::: DATA FOR THE TASK :::
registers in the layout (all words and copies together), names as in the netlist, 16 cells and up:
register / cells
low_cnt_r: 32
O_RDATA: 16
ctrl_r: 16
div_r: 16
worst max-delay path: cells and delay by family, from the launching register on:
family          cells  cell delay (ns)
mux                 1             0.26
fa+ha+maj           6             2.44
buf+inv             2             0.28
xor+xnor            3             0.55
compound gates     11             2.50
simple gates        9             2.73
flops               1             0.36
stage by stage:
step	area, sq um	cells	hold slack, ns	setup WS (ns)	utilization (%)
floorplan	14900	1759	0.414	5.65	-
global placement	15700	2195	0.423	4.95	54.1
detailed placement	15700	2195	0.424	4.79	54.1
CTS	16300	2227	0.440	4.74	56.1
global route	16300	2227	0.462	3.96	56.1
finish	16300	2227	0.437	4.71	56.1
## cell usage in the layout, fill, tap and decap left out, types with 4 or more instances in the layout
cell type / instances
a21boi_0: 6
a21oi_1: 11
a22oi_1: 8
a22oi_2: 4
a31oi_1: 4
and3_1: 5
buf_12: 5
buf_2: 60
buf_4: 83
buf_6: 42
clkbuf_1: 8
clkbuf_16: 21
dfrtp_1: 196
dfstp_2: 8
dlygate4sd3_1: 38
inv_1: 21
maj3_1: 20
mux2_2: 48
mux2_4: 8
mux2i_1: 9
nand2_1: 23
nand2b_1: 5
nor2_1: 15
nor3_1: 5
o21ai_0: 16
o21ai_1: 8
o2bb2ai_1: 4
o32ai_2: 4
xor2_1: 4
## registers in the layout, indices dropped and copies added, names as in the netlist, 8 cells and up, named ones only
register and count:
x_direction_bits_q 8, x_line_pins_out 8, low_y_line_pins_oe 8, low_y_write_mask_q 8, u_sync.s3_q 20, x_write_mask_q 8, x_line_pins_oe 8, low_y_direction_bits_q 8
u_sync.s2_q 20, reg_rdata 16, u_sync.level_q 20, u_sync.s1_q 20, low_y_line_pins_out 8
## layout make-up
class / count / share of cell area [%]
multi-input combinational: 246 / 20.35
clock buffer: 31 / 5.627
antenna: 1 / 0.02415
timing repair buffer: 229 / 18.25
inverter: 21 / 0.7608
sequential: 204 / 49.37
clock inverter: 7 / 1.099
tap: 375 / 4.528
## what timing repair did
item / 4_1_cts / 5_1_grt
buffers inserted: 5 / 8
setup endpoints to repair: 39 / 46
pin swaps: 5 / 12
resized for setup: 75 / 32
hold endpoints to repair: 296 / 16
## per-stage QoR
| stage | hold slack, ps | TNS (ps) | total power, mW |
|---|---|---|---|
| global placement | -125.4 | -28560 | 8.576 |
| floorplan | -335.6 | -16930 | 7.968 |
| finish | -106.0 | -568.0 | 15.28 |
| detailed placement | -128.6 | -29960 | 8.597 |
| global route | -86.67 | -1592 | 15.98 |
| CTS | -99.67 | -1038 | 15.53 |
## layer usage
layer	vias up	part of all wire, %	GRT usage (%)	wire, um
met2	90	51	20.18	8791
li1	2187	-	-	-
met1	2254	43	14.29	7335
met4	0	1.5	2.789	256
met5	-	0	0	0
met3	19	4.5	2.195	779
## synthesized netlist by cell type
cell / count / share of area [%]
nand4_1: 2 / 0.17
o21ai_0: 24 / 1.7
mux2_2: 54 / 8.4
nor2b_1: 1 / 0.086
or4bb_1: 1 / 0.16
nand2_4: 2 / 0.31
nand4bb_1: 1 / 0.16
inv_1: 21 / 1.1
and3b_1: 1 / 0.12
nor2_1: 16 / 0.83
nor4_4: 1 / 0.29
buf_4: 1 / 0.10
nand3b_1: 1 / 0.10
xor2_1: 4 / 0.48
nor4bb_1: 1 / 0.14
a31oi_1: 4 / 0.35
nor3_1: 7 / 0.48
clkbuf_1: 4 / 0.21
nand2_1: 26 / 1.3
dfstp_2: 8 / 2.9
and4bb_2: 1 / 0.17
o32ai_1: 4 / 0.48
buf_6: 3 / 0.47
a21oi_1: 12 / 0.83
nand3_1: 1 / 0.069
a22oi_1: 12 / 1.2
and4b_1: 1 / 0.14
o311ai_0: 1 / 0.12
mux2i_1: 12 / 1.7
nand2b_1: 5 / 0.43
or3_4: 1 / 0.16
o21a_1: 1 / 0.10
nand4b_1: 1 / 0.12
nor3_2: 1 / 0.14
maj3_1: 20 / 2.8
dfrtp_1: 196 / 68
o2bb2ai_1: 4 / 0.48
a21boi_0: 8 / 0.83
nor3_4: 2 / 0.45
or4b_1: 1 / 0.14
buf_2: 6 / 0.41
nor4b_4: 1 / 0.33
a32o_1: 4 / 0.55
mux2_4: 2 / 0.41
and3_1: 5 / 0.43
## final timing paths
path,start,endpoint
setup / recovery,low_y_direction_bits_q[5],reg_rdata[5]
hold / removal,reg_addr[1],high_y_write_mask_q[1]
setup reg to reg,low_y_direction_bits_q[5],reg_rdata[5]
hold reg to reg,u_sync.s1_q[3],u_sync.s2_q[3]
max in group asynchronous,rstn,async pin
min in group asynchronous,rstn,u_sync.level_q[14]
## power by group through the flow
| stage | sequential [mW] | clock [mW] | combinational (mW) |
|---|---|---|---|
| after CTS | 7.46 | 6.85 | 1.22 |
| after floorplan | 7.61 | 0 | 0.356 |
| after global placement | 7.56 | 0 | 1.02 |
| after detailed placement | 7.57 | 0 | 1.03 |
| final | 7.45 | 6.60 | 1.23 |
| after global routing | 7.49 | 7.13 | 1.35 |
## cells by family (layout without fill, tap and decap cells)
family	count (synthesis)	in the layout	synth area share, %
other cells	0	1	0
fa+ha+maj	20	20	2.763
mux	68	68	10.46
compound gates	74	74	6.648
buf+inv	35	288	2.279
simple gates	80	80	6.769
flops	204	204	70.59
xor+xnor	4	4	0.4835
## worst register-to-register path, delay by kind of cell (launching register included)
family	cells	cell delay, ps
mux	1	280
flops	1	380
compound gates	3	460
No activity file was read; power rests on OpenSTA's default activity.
:::
ABOUT THIS TASK — Repeat only the lines running from the line that contains "or3_4: 1 / 0.16" through the last line above, inclusive.

ANSWER BOX —
or3_4: 1 / 0.16
o21a_1: 1 / 0.10
nand4b_1: 1 / 0.12
nor3_2: 1 / 0.14
maj3_1: 20 / 2.8
dfrtp_1: 196 / 68
o2bb2ai_1: 4 / 0.48
a21boi_0: 8 / 0.83
nor3_4: 2 / 0.45
or4b_1: 1 / 0.14
buf_2: 6 / 0.41
nor4b_4: 1 / 0.33
a32o_1: 4 / 0.55
mux2_4: 2 / 0.41
and3_1: 5 / 0.43
## final timing paths
path,start,endpoint
setup / recovery,low_y_direction_bits_q[5],reg_rdata[5]
hold / removal,reg_addr[1],high_y_write_mask_q[1]
setup reg to reg,low_y_direction_bits_q[5],reg_rdata[5]
hold reg to reg,u_sync.s1_q[3],u_sync.s2_q[3]
max in group asynchronous,rstn,async pin
min in group asynchronous,rstn,u_sync.level_q[14]
## power by group through the flow
| stage | sequential [mW] | clock [mW] | combinational (mW) |
|---|---|---|---|
| after CTS | 7.46 | 6.85 | 1.22 |
| after floorplan | 7.61 | 0 | 0.356 |
| after global placement | 7.56 | 0 | 1.02 |
| after detailed placement | 7.57 | 0 | 1.03 |
| final | 7.45 | 6.60 | 1.23 |
| after global routing | 7.49 | 7.13 | 1.35 |
## cells by family (layout without fill, tap and decap cells)
family	count (synthesis)	in the layout	synth area share, %
other cells	0	1	0
fa+ha+maj	20	20	2.763
mux	68	68	10.46
compound gates	74	74	6.648
buf+inv	35	288	2.279
simple gates	80	80	6.769
flops	204	204	70.59
xor+xnor	4	4	0.4835
## worst register-to-register path, delay by kind of cell (launching register included)
family	cells	cell delay, ps
mux	1	280
flops	1	380
compound gates	3	460
No activity file was read; power rests on OpenSTA's default activity.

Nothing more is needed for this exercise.